Por
  • Julio José Ordovás

Espíritu indomable

Opinión
Espíritu indomable.
Pixabay

Faltan dos horas para que amanezca. Con mi salvoconducto laboral en el bolsillo, camino por una ciudad fantasmal en su silencio de calles desiertas. Oigo hermosos y extraños cantos de pájaros que nunca antes había oído en la ciudad y camino pensando en Thomas Bernhard y en su espíritu indomable. En uno de sus relatos autobiográficos, cuenta que cuando era adolescente y trabajaba de aprendiz en una tienda de comestibles, descargó él solo varios quintales de patatas de un camión en medio de una tempestad de nieve y, a consecuencia de ello, se enfrió y ese enfriamiento descuidado le provocó una pleuresía. Le llevaron a una gigantesca sala de hospital, con veintiséis camas ocupadas por viejos moribundos. Bernhard veía, desde la mesa de operaciones, que el tarro en el que vaciaban el líquido amarillento que le sacaban de la caja torácica era un tarro de pepinillos y que el tubo de goma que utilizaban para hacerle las punciones era igual que el que empleaban en la tienda para trasegar vinagre.

El joven Bernhard estaba muy grave, tanto que el capellán del hospital le dio la extremaunción.

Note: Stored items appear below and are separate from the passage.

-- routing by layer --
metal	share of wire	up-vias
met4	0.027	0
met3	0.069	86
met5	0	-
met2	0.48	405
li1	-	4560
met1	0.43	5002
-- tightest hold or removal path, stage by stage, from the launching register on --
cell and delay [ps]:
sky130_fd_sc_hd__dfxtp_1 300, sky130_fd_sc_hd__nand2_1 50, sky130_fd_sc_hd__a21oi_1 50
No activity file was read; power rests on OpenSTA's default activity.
## config.mk

```make
export PLATFORM = sky130hd
export DESIGN_NAME = dual_mode_fetch_sequencer
export DESIGN_NICKNAME = d
export VERILOG_FILES = /design/src/hdl/fetch_seq_pkg.sv /design/src/hdl/operand_bus_if.sv /design/src/hdl/operand_bus_arbiter.sv /design/src/hdl/macro_address_map.sv /design/src/hdl/dual_mode_fetch_sequencer.sv
export SDC_FILE = /design/constraint.sdc
export NUM_CORES = 1
export LEC_CHECK = 0
export ABC_CLOCK_PERIOD_IN_PS = 4300
export BUFFER_PORTS_ARGS = -buffer_cell sky130_fd_sc_hd__buf_2
export CORE_MARGIN = 2
export CORE_UTILIZATION = 25
export DETAILED_ROUTE_END_ITERATION = 8
export SLEW_MARGIN = 20
export SYNTH_ARGS = -nofsm -noshare
export SYNTH_HDL_FRONTEND = slang
export SYNTH_SLANG_ARGS = --single-unit
```

## constraint.sdc

```tcl
create_clock -name clk_sys -period 4.3 [get_ports clk_sys]
set_input_delay 0.645 -clock clk_sys [delete_from_list [all_inputs] [get_ports clk_sys]]
set_output_delay 0.645 -clock clk_sys [all_outputs]
set_load 0.02 [all_outputs]
```
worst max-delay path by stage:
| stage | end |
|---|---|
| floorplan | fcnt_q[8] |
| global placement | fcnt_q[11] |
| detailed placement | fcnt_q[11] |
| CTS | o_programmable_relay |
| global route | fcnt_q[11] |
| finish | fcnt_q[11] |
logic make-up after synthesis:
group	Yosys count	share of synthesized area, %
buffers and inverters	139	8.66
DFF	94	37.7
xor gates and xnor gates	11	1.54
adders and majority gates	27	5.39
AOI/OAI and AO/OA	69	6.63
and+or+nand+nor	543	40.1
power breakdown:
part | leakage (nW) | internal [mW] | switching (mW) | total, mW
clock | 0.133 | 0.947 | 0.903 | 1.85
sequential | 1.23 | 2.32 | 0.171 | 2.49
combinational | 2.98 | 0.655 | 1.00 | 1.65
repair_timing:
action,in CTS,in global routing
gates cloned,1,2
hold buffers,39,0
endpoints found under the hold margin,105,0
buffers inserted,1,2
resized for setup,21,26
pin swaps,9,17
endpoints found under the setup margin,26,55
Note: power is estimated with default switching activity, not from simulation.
**src/logic/bfu_pkg.sv**
```systemverilog
// shared constants and types of the bit and flag instruction unit
package bfu_pkg;

    // data and address widths
    localparam int unsigned DATA_W   = 8;               // register and bus width
    localparam int unsigned RSEL_W   = 5;               // register file index width
    localparam int unsigned BSEL_W   = 3;               // bit index width
    localparam int unsigned BADDR_W  = 8;               // bus address width
    localparam int unsigned CNT_W    = 4;               // access cycle counter width
    localparam int unsigned BASE_W   = 2;               // listed access cycle count width

    // bus map
    localparam logic [7:0] GPR_BASE  = 8'h00;           // 32 working registers
    localparam logic [7:0] IO_BASE   = 8'h20;           // 32 bit addressable i/o bytes
    localparam logic [7:0] FLAG_ADDR = 8'h40;           // core_flag_register
    localparam logic [7:0] STAT_ADDR = 8'h41;           // unit status
    localparam logic [2:0] SPACE_LSB = 3'h5;            // space select starts above bit 4

    // reset values
    localparam logic [7:0] FLAG_RST  = 8'h00;           // all flags clear
    localparam logic [7:0] DATA_RST  = 8'h00;           // data registers clear

    // flag positions in core_flag_register
    localparam logic [2:0] FLAG_C    = 3'h0;            // carry
    localparam logic [2:0] FLAG_Z    = 3'h1;            // zero
    localparam logic [2:0] FLAG_N    = 3'h2;            // negative
    localparam logic [2:0] FLAG_V    = 3'h3;            // two's complement overflow
    localparam logic [2:0] FLAG_S    = 3'h4;            // signed test
    localparam logic [2:0] FLAG_H    = 3'h5;            // half carry
    localparam logic [2:0] FLAG_T    = 3'h6;            // transfer bit
    localparam logic [2:0] FLAG_I    = 3'h7;            // global interrupt enable

    // status register fields
    localparam logic [2:0] STAT_READY = 3'h0;           // unit can take an operation
    localparam logic [2:0] STAT_BUSY  = 3'h1;           // data access still counting

    // access targets
    typedef enum logic [1:0] {
        TGT_INTERNAL = 2'b00,                           // registers and i/o space
        TGT_SRAM     = 2'b01,                           // internal static ram
        TGT_EXTERNAL = 2'b10                            // external ram interface
    } bfu_target_t;

    // operation codes
    typedef enum logic [4:0] {
        NOP_OP                 = 5'h00,
        ROTATE_RIGHT_CARRY_OP  = 5'h01,
        ARITH_SHIFT_RIGHT_OP   = 5'h02,
        NIBBLE_SWAP_OP         = 5'h03,
        IO_BIT_SET_OP          = 5'h04,
        IO_BIT_CLEAR_OP        = 5'h05,
        BIT_TO_TRANSFER_OP     = 5'h06,
        TRANSFER_TO_BIT_OP     = 5'h07,
        FLAG_SET_OP            = 5'h08,
        FLAG_CLEAR_OP          = 5'h09,
        OVERFLOW_SET_OP        = 5'h0a,
        OVERFLOW_CLEAR_OP      = 5'h0b,
        HALF_CARRY_SET_OP      = 5'h0c,
        HALF_CARRY_CLEAR_OP    = 5'h0d,
        SIGNED_TEST_SET_OP     = 5'h0e,
        SIGNED_TEST_CLEAR_OP   = 5'h0f,
        DATA_ACCESS_OP         = 5'h10
    } bfu_op_t;

    // shift unit selections
    typedef enum logic [1:0] {
        SH_ROR  = 2'b00,                                // rotate right through carry
        SH_ASR  = 2'b01,                                // arithmetic shift right
        SH_SWAP = 2'b10                                 // nibble swap
    } bfu_shsel_t;

endpackage : bfu_pkg

```
**src/logic/bfu_mem.sv**
```systemverilog
// small register array with one write port and two read ports
`timescale 1ns/1ps
`default_nettype none
module bfu_mem #(
    parameter int unsigned WIDTH = 8,                   // word width
    parameter int unsigned DEPTH = 32,                  // number of words
    parameter int unsigned AW    = 5                    // address width
) (
    input  wire logic             clk_i,
    input  wire logic             rst_i,
    input  wire logic             we_i,                 // write strobe
    input  wire logic [AW-1:0]    waddr_i,              // write address
    input  wire logic [WIDTH-1:0] wdata_i,              // write data
    input  wire logic [AW-1:0]    raddr_a_i,            // operand read address
    output logic      [WIDTH-1:0] rdata_a_o,            // operand read data
    input  wire logic [AW-1:0]    raddr_b_i,            // bus read address
    output logic      [WIDTH-1:0] rdata_b_o             // bus read data
);

    // depth must fit the address
    if (DEPTH > (1 << AW)) begin : g_chk
        $error("bfu_mem depth exceeds address range");
    end

    logic [WIDTH-1:0] mem_q [DEPTH];                    // storage words

    // write port, cleared on reset
    always_ff @(posedge clk_i or posedge rst_i) begin
        if (rst_i) begin
            for (int i = 0; i < DEPTH; i++) begin
                mem_q[i] <= '0;
            end
        end else if (we_i) begin
            mem_q[waddr_i] <= wdata_i;
        end
    end

    // read ports, the caller registers them
    assign rdata_a_o = mem_q[raddr_a_i];
    assign rdata_b_o = mem_q[raddr_b_i];

endmodule : bfu_mem
`default_nettype wire

```
**src/logic/bfu_shift.sv**
```systemverilog
// rotate, shift and swap datapath with flag results
`timescale 1ns/1ps
`default_nettype none
module bfu_shift (
    input  wire logic              [7:0] opnd_i,        // destination register value
    input  wire logic                    carry_i,       // old carry flag
    input  wire bfu_pkg::bfu_shsel_t     sel_i,         // which operation
    output logic                   [7:0] res_o,         // result byte
    output logic                         c_o,           // new carry
    output logic                         z_o,           // new zero
    output logic                         n_o,           // new negative
    output logic                         v_o            // new overflow
);

    // result and flags of the selected operation
    always_comb begin
        res_o = opnd_i;
        c_o   = opnd_i[0];                              // old bit 0 drops into carry
        case (sel_i)
            bfu_pkg::SH_ROR:  res_o = {carry_i, opnd_i[7:1]};
            bfu_pkg::SH_ASR:  res_o = {opnd_i[7], opnd_i[7:1]};
            bfu_pkg::SH_SWAP: res_o = {opnd_i[3:0], opnd_i[7:4]};
            default:          res_o = opnd_i;
        endcase
        z_o = (res_o == 8'h00);
        n_o = res_o[7];
        v_o = n_o ^ c_o;                                // overflow is negative xor carry
    end

endmodule : bfu_shift
`default_nettype wire

```
**src/logic/bfu_top.sv**
```systemverilog
// bit and flag instruction unit: shifts, bit moves, flag ops, access timing
`timescale 1ns/1ps
`default_nettype none
module bfu_top #(
    parameter int unsigned EXT_EXTRA_CYCLES = 2         // extra cycles on external ram
) (
    input  wire logic                  CLK_I,
    input  wire logic                  RESET_I,
    // operation port
    input  wire logic                  OP_VALID_I,      // operation offered
    input  wire bfu_pkg::bfu_op_t      OP_CODE_I,       // operation code
    input  wire logic            [4:0] REG_SEL_I,       // working register index
    input  wire logic            [2:0] BIT_SEL_I,       // bit or flag index
    input  wire logic            [4:0] IO_ADDR_I,       // i/o byte index
    input  wire logic            [1:0] ACC_BASE_I,      // listed access cycles
    input  wire bfu_pkg::bfu_target_t  ACC_TGT_I,       // access target
    output logic                       READY_O,         // operation may be offered
    output logic                       DONE_O,          // operation finished pulse
    output logic                 [7:0] RESULT_O,        // last byte written
    output logic                 [7:0] FLAGS_O,         // core_flag_register
    // register bus
    input  wire logic            [7:0] ADDR_I,          // byte address
    input  wire logic            [7:0] WDATA_I,         // write data
    input  wire logic                  WR_I,            // write strobe
    input  wire logic                  RD_I,            // read strobe
    output logic                 [7:0] RDATA_O          // read data, cycle after strobe
);

    // counter must hold the longest access
    if (EXT_EXTRA_CYCLES + 4 > (1 << bfu_pkg::CNT_W) - 1) begin : g_chk
        $error("bfu_top EXT_EXTRA_CYCLES too large for counter");
    end

    localparam logic [bfu_pkg::CNT_W-1:0] EXT_EXTRA =
        bfu_pkg::CNT_W'(EXT_EXTRA_CYCLES);               // external extra cycles
    localparam logic [bfu_pkg::CNT_W-1:0] SRAM_EXTRA =
        bfu_pkg::CNT_W'(1);                              // internal sram extra cycle
    localparam logic [bfu_pkg::CNT_W-1:0] CNT_ONE =
        bfu_pkg::CNT_W'(1);                              // unit step

    // all state of the unit
    typedef struct packed {
        logic [7:0]                flags;               // core_flag_register
        logic                      busy;                // data access counting
        logic [bfu_pkg::CNT_W-1:0] rem;                 // cycles left in access
        logic                      ready;               // mirrors not busy
        logic                      done;                // finish pulse
        logic [7:0]                result;              // last written byte
        logic [7:0]                rdata;               // bus read data
    } bfu_state_t;

    bfu_state_t s_q;                                    // registered state
    bfu_state_t s_d;                                    // next state

    // memory and shifter wiring
    logic       [7:0] gpr_opnd;                         // operand register
    logic       [7:0] gpr_bus;                          // register seen by bus
    logic       [7:0] io_opnd;                          // operand i/o byte
    logic       [7:0] io_bus;                           // i/o byte seen by bus
    logic             gpr_we;                           // register file write
    logic       [4:0] gpr_wa;                           // register file address
    logic       [7:0] gpr_wd;                           // register file data
    logic             io_we;                            // i/o write
    logic       [4:0] io_wa;                            // i/o address
    logic       [7:0] io_wd;                            // i/o data
    logic       [7:0] sh_res;                           // shifter result
    logic             sh_c;                             // shifter carry
    logic             sh_z;                             // shifter zero
    logic             sh_n;                             // shifter negative
    logic             sh_v;                             // shifter overflow
    bfu_pkg::bfu_shsel_t sh_sel;                        // shifter selection

    // decoded bus and operation terms
    logic             take;                             // operation accepted
    logic       [2:0] space;                            // address space select
    logic             bus_gpr;                          // bus hits registers
    logic             bus_io;                           // bus hits i/o space
    logic [bfu_pkg::CNT_W-1:0] acc_cnt;                 // cycles of this access

    // an op offered while a long access counts is dropped, not queued
    // the two memory spaces decode on the top three address bits only;
    // flag and status bytes match the full address
    assign take    = OP_VALID_I && !s_q.busy;
    assign space   = ADDR_I[7:bfu_pkg::SPACE_LSB];
    assign bus_gpr = (space == bfu_pkg::GPR_BASE[7:bfu_pkg::SPACE_LSB]);
    assign bus_io  = (space == bfu_pkg::IO_BASE[7:bfu_pkg::SPACE_LSB]);

    // shifter selection from the operation code
    always_comb begin
        case (OP_CODE_I)
            bfu_pkg::ARITH_SHIFT_RIGHT_OP: sh_sel = bfu_pkg::SH_ASR;
            bfu_pkg::NIBBLE_SWAP_OP:       sh_sel = bfu_pkg::SH_SWAP;
            default:                       sh_sel = bfu_pkg::SH_ROR;
        endcase
    end

    // access length by target
    always_comb begin
        acc_cnt = bfu_pkg::CNT_W'(ACC_BASE_I);
        case (ACC_TGT_I)
            bfu_pkg::TGT_SRAM:     acc_cnt = acc_cnt + SRAM_EXTRA;
            bfu_pkg::TGT_EXTERNAL: acc_cnt = acc_cnt + EXT_EXTRA;
            default:               acc_cnt = acc_cnt;
        endcase
    end

    // working registers
    bfu_mem #(.WIDTH(8), .DEPTH(32), .AW(5)) u_gpr (
        .clk_i     (CLK_I),
        .rst_i     (RESET_I),
        .we_i      (gpr_we),
        .waddr_i   (gpr_wa),
        .wdata_i   (gpr_wd),
        .raddr_a_i (REG_SEL_I),
        .rdata_a_o (gpr_opnd),
        .raddr_b_i (ADDR_I[4:0]),
        .rdata_b_o (gpr_bus)
    );

    // bit addressable i/o bytes
    bfu_mem #(.WIDTH(8), .DEPTH(32), .AW(5)) u_io (
        .clk_i     (CLK_I),
        .rst_i     (RESET_I),
        .we_i      (io_we),
        .waddr_i   (io_wa),
        .wdata_i   (io_wd),
        .raddr_a_i (IO_ADDR_I),
        .rdata_a_o (io_opnd),
        .raddr_b_i (ADDR_I[4:0]),
        .rdata_b_o (io_bus)
    );

    // rotate, shift and swap
    bfu_shift u_shift (
        .opnd_i  (gpr_opnd),
        .carry_i (s_q.flags[bfu_pkg::FLAG_C]),
        .sel_i   (sh_sel),
        .res_o   (sh_res),
        .c_o     (sh_c),
        .z_o     (sh_z),
        .n_o     (sh_n),
        .v_o     (sh_v)
    );

    // next state, memory writes and bus answers
    always_comb begin
        s_d      = s_q;
        s_d.done = 1'b0;
        // bus writes land unless an operation writes the same space
        gpr_we   = WR_I && bus_gpr;
        gpr_wa   = ADDR_I[4:0];
        gpr_wd   = WDATA_I;
        io_we    = WR_I && bus_io;
        io_wa    = ADDR_I[4:0];
        io_wd    = WDATA_I;
        if (WR_I && (ADDR_I == bfu_pkg::FLAG_ADDR)) begin
            s_d.flags = WDATA_I;
        end
        // bus read, answered next cycle, unmapped reads zero
        if (RD_I) begin
            if (bus_gpr) begin
                s_d.rdata = gpr_bus;
            end else if (bus_io) begin
                s_d.rdata = io_bus;
            end else if (ADDR_I == bfu_pkg::FLAG_ADDR) begin
                s_d.rdata = s_q.flags;
            end else if (ADDR_I == bfu_pkg::STAT_ADDR) begin
                s_d.rdata = bfu_pkg::DATA_RST;
                s_d.rdata[bfu_pkg::STAT_READY] = s_q.ready;
                s_d.rdata[bfu_pkg::STAT_BUSY]  = s_q.busy;
            end else begin
                s_d.rdata = bfu_pkg::DATA_RST;
            end
        end
        // access counting
        // done rises on the edge that clears busy, so ready and done
        // return together and a new op may follow at once
        if (s_q.busy) begin
            s_d.rem = s_q.rem - CNT_ONE;
            if (s_q.rem == CNT_ONE) begin
                s_d.busy = 1'b0;
                s_d.done = 1'b1;
            end
        end
        // operation execution, wins over the bus on the same target
        if (take) begin
            s_d.done = 1'b1;
            case (OP_CODE_I)
                bfu_pkg::ROTATE_RIGHT_CARRY_OP,
                bfu_pkg::ARITH_SHIFT_RIGHT_OP: begin
                    gpr_we = 1'b1;
                    gpr_wa = REG_SEL_I;
                    gpr_wd = sh_res;
                    s_d.result = sh_res;
                    s_d.flags[bfu_pkg::FLAG_C] = sh_c;
                    s_d.flags[bfu_pkg::FLAG_Z] = sh_z;
                    s_d.flags[bfu_pkg::FLAG_N] = sh_n;
                    s_d.flags[bfu_pkg::FLAG_V] = sh_v;
                end
                bfu_pkg::NIBBLE_SWAP_OP: begin
                    gpr_we = 1'b1;
                    gpr_wa = REG_SEL_I;
                    gpr_wd = sh_res;
                    s_d.result = sh_res;
                end
                bfu_pkg::IO_BIT_SET_OP,
                bfu_pkg::IO_BIT_CLEAR_OP: begin
                    io_we = 1'b1;
                    io_wa = IO_ADDR_I;
                    io_wd = io_opnd;
                    io_wd[BIT_SEL_I] = (OP_CODE_I == bfu_pkg::IO_BIT_SET_OP);
                    s_d.result = io_wd;
                end
                bfu_pkg::BIT_TO_TRANSFER_OP: begin
                    s_d.flags[bfu_pkg::FLAG_T] = gpr_opnd[BIT_SEL_I];
                end
                bfu_pkg::TRANSFER_TO_BIT_OP: begin
                    gpr_we = 1'b1;
                    gpr_wa = REG_SEL_I;
                    gpr_wd = gpr_opnd;
                    gpr_wd[BIT_SEL_I] = s_q.flags[bfu_pkg::FLAG_T];
                    s_d.result = gpr_wd;
                end
                bfu_pkg::FLAG_SET_OP: begin
                    s_d.flags[BIT_SEL_I] = 1'b1;
                end
                bfu_pkg::FLAG_CLEAR_OP: begin
                    s_d.flags[BIT_SEL_I] = 1'b0;
                end
                bfu_pkg::OVERFLOW_SET_OP: begin
                    s_d.flags[bfu_pkg::FLAG_V] = 1'b1;
                end
                bfu_pkg::OVERFLOW_CLEAR_OP: begin
                    s_d.flags[bfu_pkg::FLAG_V] = 1'b0;
                end
                bfu_pkg::HALF_CARRY_SET_OP: begin
                    s_d.flags[bfu_pkg::FLAG_H] = 1'b1;
                end
                bfu_pkg::HALF_CARRY_CLEAR_OP: begin
                    s_d.flags[bfu_pkg::FLAG_H] = 1'b0;
                end
                bfu_pkg::SIGNED_TEST_SET_OP: begin
                    s_d.flags[bfu_pkg::FLAG_S] = 1'b1;
                end
                bfu_pkg::SIGNED_TEST_CLEAR_OP: begin
                    s_d.flags[bfu_pkg::FLAG_S] = 1'b0;
                end
                bfu_pkg::DATA_ACCESS_OP: begin
                    // one cycle accesses finish at once, longer ones count
                    if (acc_cnt > CNT_ONE) begin
                        s_d.done = 1'b0;
                        s_d.busy = 1'b1;
                        s_d.rem  = acc_cnt - CNT_ONE;
                    end
                end
                default: begin
                    s_d.done = 1'b1;                                // nop still completes
                end
            endcase
        end
        s_d.ready = !s_d.busy;
    end

    // state register
    // memories clear with the unit, so operands read zero after reset
    always_ff @(posedge CLK_I or posedge RESET_I) begin
        if (RESET_I) begin
            s_q <= '{flags:  bfu_pkg::FLAG_RST,
                     busy:   1'b0,
                     rem:    '0,
                     ready:  1'b1,
                     done:   1'b0,
                     result: bfu_pkg::DATA_RST,
                     rdata:  bfu_pkg::DATA_RST};
        end else begin
            s_q <= s_d;
        end
    end

    // outputs straight from the state register
    assign READY_O  = s_q.ready;
    assign DONE_O   = s_q.done;
    assign RESULT_O = s_q.result;
    assign FLAGS_O  = s_q.flags;
    assign RDATA_O  = s_q.rdata;

endmodule : bfu_top
`default_nettype wire

```
<file path="config.mk">
export PLATFORM = sky130hd
export DESIGN_NAME = spm_pin_mux
export DESIGN_NICKNAME = d
export VERILOG_FILES = /design/src/hw/spm_pkg.sv /design/src/hw/spm_pin_mux.sv
export VERILOG_INCLUDE_DIRS = /design/src /design/src/hw
export SDC_FILE = /design/constraint.sdc
export NUM_CORES = 1
export LEC_CHECK = 0
export BUFFER_PORTS_ARGS = -buffer_cell sky130_fd_sc_hd__buf_2
export CORE_MARGIN = 2
export CORE_UTILIZATION = 40
export CTS_CLUSTER_SIZE = 8
export DETAILED_ROUTE_END_ITERATION = 12
export PLACE_DENSITY = 0.75
export RECOVER_POWER = 25
export SKIP_CTS_REPAIR_TIMING = 1
export SYNTH_ARGS = -nofsm -noshare
export SYNTH_HDL_FRONTEND = slang
export SYNTH_SLANG_ARGS = --single-unit
</file>
<file path="constraint.sdc">
create_clock -name clock -period 0.8 [get_ports clock]
set_clock_uncertainty 0.1 [all_clocks]
set_input_delay 0.24 -clock clock [delete_from_list [all_inputs] [get_ports clock]]
set_output_delay 0.24 -clock clock [all_outputs]
set_load 0.01 [all_outputs]
</file>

El hombre que se encontraba junto a él, en la cama de al lado, dejó de respirar, pero Bernhard no quería seguir el camino de la muerte y en el instante decisivo, eso es lo que cuenta, se decidió por la vida, quería vivir y vivir su vida, y todo lo demás no le importaba nada.

Bernhard hubo de habituarse a pelear con la enfermedad, que finalmente le venció a los cincuenta y nueve años, y toda su extensa y extraordinaria obra literaria es una gran carcajada en la oscuridad.